I use STRICTLY farm raised from Thailand, sometimes salted, sometimes fresh, and if they are biting, I catch fish.

PERIOD.


----------



## Too Busy (Sep 7, 2007)

I fish salted shrimp when I catch it on sale cheap at Wally World. $2.99 / lb is pretty cheap bait.
Most times I just carry a bucket and cast net. If I catch bait I fish, If there's no bait, well there's not much reason to fish


----------



## VICIII (Apr 8, 2005)

Railroader said:


> I've said it before, and here goes again...
> 
> If it's fit for YOU to eat, it's fit for FISH to eat.
> 
> ...


I went to the beach one day and I had fresh dead (No I don't care that much and would not even make a special stop for the different shrimp. I will always use what I have.) My buddy had shrimp from some frozen nasty orange shrimp but still was frozen. I had a long cast and short in the first trough. He had the same. I out caught him 4 to 1. I think fresh is the key weather fresh dead or flash frozen. But I still seem to out catch him with the fresh dead. Not scientific but still works. Now salted clams is even better for pomps...
RR catches fish cause he knows how. Not because of the shrimps...


----------



## Railroader (Apr 13, 2005)

VICIII said:


> ...My buddy had shrimp from some frozen nasty orange shrimp but still was frozen. I out caught him 4 to 1...
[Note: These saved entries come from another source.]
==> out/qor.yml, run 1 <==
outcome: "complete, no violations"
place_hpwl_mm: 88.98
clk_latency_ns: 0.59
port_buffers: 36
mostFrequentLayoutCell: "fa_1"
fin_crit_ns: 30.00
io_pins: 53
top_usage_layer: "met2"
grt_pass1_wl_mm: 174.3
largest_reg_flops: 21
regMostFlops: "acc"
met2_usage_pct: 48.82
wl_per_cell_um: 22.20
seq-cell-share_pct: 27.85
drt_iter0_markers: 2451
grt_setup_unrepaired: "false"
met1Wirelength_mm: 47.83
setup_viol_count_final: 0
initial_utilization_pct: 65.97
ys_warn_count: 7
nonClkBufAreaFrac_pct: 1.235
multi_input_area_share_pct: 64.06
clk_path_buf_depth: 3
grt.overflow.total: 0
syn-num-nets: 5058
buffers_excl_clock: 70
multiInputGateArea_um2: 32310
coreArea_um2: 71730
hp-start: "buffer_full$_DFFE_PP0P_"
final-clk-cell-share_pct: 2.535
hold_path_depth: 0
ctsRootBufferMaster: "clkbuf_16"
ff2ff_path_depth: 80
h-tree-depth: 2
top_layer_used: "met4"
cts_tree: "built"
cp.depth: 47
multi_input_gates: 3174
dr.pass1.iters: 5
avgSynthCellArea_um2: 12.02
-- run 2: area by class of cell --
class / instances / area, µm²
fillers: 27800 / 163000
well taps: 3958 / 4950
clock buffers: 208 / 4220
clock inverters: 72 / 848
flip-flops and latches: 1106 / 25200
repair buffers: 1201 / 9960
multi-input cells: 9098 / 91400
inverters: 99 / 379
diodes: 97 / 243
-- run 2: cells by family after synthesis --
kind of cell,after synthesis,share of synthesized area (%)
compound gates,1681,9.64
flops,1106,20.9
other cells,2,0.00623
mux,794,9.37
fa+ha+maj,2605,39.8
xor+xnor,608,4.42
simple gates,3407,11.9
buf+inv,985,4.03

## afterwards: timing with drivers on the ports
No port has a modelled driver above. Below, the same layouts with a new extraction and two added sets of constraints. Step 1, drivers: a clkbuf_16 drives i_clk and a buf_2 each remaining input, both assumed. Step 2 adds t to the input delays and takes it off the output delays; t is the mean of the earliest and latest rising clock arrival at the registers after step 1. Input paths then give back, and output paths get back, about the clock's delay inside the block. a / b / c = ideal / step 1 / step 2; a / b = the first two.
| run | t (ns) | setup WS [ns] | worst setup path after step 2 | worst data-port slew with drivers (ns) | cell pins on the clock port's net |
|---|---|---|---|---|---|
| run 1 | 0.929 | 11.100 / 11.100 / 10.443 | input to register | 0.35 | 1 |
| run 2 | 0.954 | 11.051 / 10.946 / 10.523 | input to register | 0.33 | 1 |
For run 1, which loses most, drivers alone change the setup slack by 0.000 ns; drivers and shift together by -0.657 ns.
This design comes from an exercise in tuning for small area, a short achievable clock period and few clock cycles per item on the open sky130 flow, not from production work.
The RTL was checked by simulation tests, not by an equivalence proof against the original design.
Power and IR drop assume default switching activity.

== build 64 ==
Design div_avalon, start of the top module:
module div_avalon
	#(
		parameter W     = 32,
				  CBIT  = 6
	 )
	(
		input wire clk, reset,
		input wire [2:0] div_address,
		input wire div_chipselect,
		input wire div_write,
		input wire [W-1:0] div_writedata,
		output wire [W-1:0] div_readdata,
		output wire div_irq,
		output wire div_rdy
	);
clock: 5.0 ns
lec_check: 0
cap_margin: 20
core_margin: 2
core_utilization: 60
cts_buf_list: sky130_fd_sc_hd__clkbuf_4 sky130_fd_sc_hd__clkbuf_8
place_density: 0.75
setup_slack_margin: 2.1
slew_margin: 20
standard.sh (not shown) runs the stock make flow with config.mk's settings and CLKGATE_MAP_FILE= SYNTH_SCRIPT=/design/flow/synth_recipe.tcl, a recipe that flattens the netlist after the stock synthesis.
==> flow/flow/run.sh <==
#!/bin/bash
# Standard layout, with the port buffers made from buf_2 cells instead of
# the slow delay-buffer cells buffer_ports picks on its own.
set -euo pipefail
export BUFFER_PORTS_ARGS="-buffer_cell sky130_fd_sc_hd__buf_2"
bash standard.sh > standard.log 2>&1
Build 64 ran to completion and came out clean on the timing, design-rule and antenna checks.
Testbench counts of build 64, summed over its fixed seeds: cycles 24,255, items 2,048.
Here is what was changed in the inputs of build 85 compared with build 64.
Settings: SETUP_SLACK_MARGIN changed from 2.1 to 2.5; PLACE_DENSITY removed (was 0.75).
Notes after the runs:
Build 85 vs. build 64: fmax shrank by 4.2%; cell area after layout grew by 0.0017 mm2; via count grew by 11%; critical path data arrival time grew by 1.46 ns; internal portion of total power grew by about 11%.
Wire length of the first global-routing pass up 4900 um in build 85 wrt build 64
Total design power, build 64 and build 85: larger value in build 85
Relative to build 64, met2 track utilization from global routing increased by 7.9 points in build 85.
The total stage count of the critical path number comes out higher for build 85 vs build 64.
Changes in build 7 relative to build 85:
Settings: changing SETUP_SLACK_MARGIN from 2.5 to 2.1; changing CORE_UTILIZATION from 60 to 65.
## What came out
Note that the die area recorded for build 7 amounts to 0.925 times the value seen in build 85. Ratio of final minimum period to clock period: build 7 vs build 85 down 2.0 points. The critical path capture point comes out div_readdata[1] in one run and d1.r_reg[30]$_DFFE_PP_ in the other, namely in build 7 and build 85 respectively. Taking build 85 as the reference, in build 7 clock skew now sits higher; count of plain and timing-repair buffers now sits lower. Final critical path time including I/O delays and setup (build 7 over build 85): decrease, 0.10 ns. In the final reports, the cell area of build 7 is smaller than that of build 85. Build 7 vs build 85: cell count down by a little under 10%.
For build 8, these inputs were changed with respect to build 7:
Settings: changing CORE_UTILIZATION from 65 to 60; changing SETUP_SLACK_MARGIN from 2.1 to 2.3.
Relative to build 7, non-clock buffer count has gone up in build 8.
When build 8 is measured against build 7, its via count of the first global-routing pass turns out 5.3% higher.
Endpoint of the most critical setup path = div_readdata[1]: build 7; endpoint of the most critical setup path = div_readdata[14]: build 8
Diff build 7 -> build 8: wire length on met2 rose about 1%, standard cell area after detailed placement rose 40 um2, number of vias per cell fell about 4%, net count reported at finish rose about 3.4%, maximum clock frequency about even.
From build 8 to build 7, area after synthesis did not move at all.
Leakage power total came out higher on build 8 than on build 7.
diff inputs: build 8 => build 22
Settings: a change of SETUP_SLACK_MARGIN from 2.3 to 1.9.
--- outcome ---
Compared to build 8, build 22 has number of instances resized during post-cts repair 64 lower. Wire length after detailed routing: build 22 < build 8. Build 22 -> build 8: instance area at placement flat. What build 8 reported for internal cell power has to be multiplied by 0.942 to get the figure for build 22. Going from build 8 to build 22, design area fell 0.0010 mm2; total vias in the final route moved down. Re setup slack: build 22 is 0.085 ns down on build 8. Maximum clock frequency for build 22 is lower than for build 8. Build 22: worst hold slack after final layout is 0.0043 ns lower than what build 8 reported.

---

div_avalon, a different RTL version from the one above (not shown whole).
Size in the first run: ~900 cells after synthesis, about 9800 sq um of cells after synthesis.
==> flow/config.mk <==
export PLATFORM = sky130hd
export DESIGN_NAME = div_avalon
export DESIGN_NICKNAME = div_avalon
export VERILOG_FILES = /design/flow/design.v
export SDC_FILE = /design/flow/constraint.sdc
export NUM_CORES = 4
export LEC_CHECK = 0
export CAP_MARGIN = 20
export CORE_MARGIN = 2
export CORE_UTILIZATION = 60
export CTS_BUF_LIST = sky130_fd_sc_hd__clkbuf_4 sky130_fd_sc_hd__clkbuf_8
export SETUP_SLACK_MARGIN = 1.4
export SLEW_MARGIN = 20
==> flow/constraint.sdc <==
create_clock -name core_clock -period 5.0 [get_ports {clk}]
set_input_delay 1.0000 -clock core_clock [delete_from_list [all_inputs] [get_ports {clk}]]
set_output_delay 1.0000 -clock core_clock [all_outputs]
set_load 0.01 [all_outputs]
Scripts as last shown in full above: flow/flow/run.sh
The starting point completed without violations.
Testbench counts at the start, summed over its fixed seeds: cycles 24,255, items 2,048.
Once those shrimp turned ORANGE, they are no longer fit to be eaten BY ANYTHING...

As for me knowing how to catch fish, well :redface::redface:, sometimes the fish don't know that I know how....:redface::redface:


----------



## KodiakZach (Mar 16, 2005)

I'll throw my hat in the ring as saying that when I used to fish with dead shrimp (about 2 years straight), my catch ratio with supermarket bought imported shrimp was about 1/3 as the catch with the frozen shrimp they sell at Sunglow Pier (Candie's Bait I believe). Now granted I was only fishing about 325 days a year back then, but I would drive 20 miles further to get shrimp that I knew worked rather than use Publix or Wal-mart imported shrimp. YMMV though...


----------



## emanuel (Apr 2, 2002)

Used to buy the tackle shop shrimp, fresh frozen in Myrtle Beach and drop them around the pilings while I fished for big reds and flounder. Caught alot of nice black drum that way and my second best redfish 46", came on a whole jumbo shrimp threaded onto a 6/0 circle hook. I wish we still had the pictures from 5 years ago on here, I'd pull them up.


----------



## VICIII (Apr 8, 2005)

Railroader said:


> Once those shrimp turned ORANGE, they are no longer fit to be eaten BY ANYTHING...
> 
> As for me knowing how to catch fish, well :redface::redface:, sometimes the fish don't know that I know how....:redface::redface:


I may have exaggerated a little...
I just hate some of the frozen shrimp that some bait shops sell how rancid it smell as soon as it thaws...:--|


----------